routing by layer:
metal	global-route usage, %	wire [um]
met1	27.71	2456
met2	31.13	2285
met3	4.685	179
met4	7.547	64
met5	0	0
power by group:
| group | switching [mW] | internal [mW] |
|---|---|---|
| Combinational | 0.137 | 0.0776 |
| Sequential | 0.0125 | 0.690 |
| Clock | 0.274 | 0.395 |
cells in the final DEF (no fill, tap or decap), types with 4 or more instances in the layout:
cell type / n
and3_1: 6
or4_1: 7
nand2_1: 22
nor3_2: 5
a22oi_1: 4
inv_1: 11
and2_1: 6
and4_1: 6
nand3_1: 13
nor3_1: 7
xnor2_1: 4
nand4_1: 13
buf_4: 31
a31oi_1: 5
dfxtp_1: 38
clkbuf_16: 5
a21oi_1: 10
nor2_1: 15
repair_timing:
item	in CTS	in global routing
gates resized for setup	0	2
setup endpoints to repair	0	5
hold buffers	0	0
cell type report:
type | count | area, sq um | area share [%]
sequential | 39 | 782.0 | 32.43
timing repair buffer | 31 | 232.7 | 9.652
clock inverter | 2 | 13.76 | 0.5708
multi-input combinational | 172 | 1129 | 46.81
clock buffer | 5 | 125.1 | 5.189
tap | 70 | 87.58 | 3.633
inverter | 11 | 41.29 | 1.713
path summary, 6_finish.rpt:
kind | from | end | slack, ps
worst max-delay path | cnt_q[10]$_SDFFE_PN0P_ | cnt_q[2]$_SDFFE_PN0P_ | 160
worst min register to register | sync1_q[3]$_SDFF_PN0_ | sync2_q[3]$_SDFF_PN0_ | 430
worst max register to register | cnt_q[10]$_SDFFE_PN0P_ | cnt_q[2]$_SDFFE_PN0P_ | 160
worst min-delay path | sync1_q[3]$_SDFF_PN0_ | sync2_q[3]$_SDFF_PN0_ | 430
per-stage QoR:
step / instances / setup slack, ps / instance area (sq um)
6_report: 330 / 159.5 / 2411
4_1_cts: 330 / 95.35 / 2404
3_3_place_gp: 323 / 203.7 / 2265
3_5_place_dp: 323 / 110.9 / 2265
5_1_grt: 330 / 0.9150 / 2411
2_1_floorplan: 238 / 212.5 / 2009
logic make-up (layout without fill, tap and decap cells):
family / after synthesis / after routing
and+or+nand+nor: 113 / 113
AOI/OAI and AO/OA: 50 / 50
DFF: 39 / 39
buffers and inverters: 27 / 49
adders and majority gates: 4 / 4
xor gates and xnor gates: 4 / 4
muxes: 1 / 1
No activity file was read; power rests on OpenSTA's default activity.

____

Exercise objective
Copy out the records once more, exactly as they are written.

Task solution
routing by layer:
metal	global-route usage, %	wire [um]
met1	27.71	2456
met2	31.13	2285
met3	4.685	179
met4	7.547	64
met5	0	0
power by group:
| group | switching [mW] | internal [mW] |
|---|---|---|
| Combinational | 0.137 | 0.0776 |
| Sequential | 0.0125 | 0.690 |
| Clock | 0.274 | 0.395 |
cells in the final DEF (no fill, tap or decap), types with 4 or more instances in the layout:
cell type / n
and3_1: 6
or4_1: 7
nand2_1: 22
nor3_2: 5
a22oi_1: 4
inv_1: 11
and2_1: 6
and4_1: 6
nand3_1: 13
nor3_1: 7
xnor2_1: 4
nand4_1: 13
buf_4: 31
a31oi_1: 5
dfxtp_1: 38
clkbuf_16: 5
a21oi_1: 10
nor2_1: 15
repair_timing:
item	in CTS	in global routing
gates resized for setup	0	2
setup endpoints to repair	0	5
hold buffers	0	0
cell type report:
type | count | area, sq um | area share [%]
sequential | 39 | 782.0 | 32.43
timing repair buffer | 31 | 232.7 | 9.652
clock inverter | 2 | 13.76 | 0.5708
multi-input combinational | 172 | 1129 | 46.81
clock buffer | 5 | 125.1 | 5.189
tap | 70 | 87.58 | 3.633
inverter | 11 | 41.29 | 1.713
path summary, 6_finish.rpt:
kind | from | end | slack, ps
worst max-delay path | cnt_q[10]$_SDFFE_PN0P_ | cnt_q[2]$_SDFFE_PN0P_ | 160
worst min register to register | sync1_q[3]$_SDFF_PN0_ | sync2_q[3]$_SDFF_PN0_ | 430
worst max register to register | cnt_q[10]$_SDFFE_PN0P_ | cnt_q[2]$_SDFFE_PN0P_ | 160
worst min-delay path | sync1_q[3]$_SDFF_PN0_ | sync2_q[3]$_SDFF_PN0_ | 430
per-stage QoR:
step / instances / setup slack, ps / instance area (sq um)
6_report: 330 / 159.5 / 2411
4_1_cts: 330 / 95.35 / 2404
3_3_place_gp: 323 / 203.7 / 2265
3_5_place_dp: 323 / 110.9 / 2265
5_1_grt: 330 / 0.9150 / 2411
2_1_floorplan: 238 / 212.5 / 2009
logic make-up (layout without fill, tap and decap cells):
family / after synthesis / after routing
and+or+nand+nor: 113 / 113
AOI/OAI and AO/OA: 50 / 50
DFF: 39 / 39
buffers and inverters: 27 / 49
adders and majority gates: 4 / 4
xor gates and xnor gates: 4 / 4
muxes: 1 / 1
No activity file was read; power rests on OpenSTA's default activity.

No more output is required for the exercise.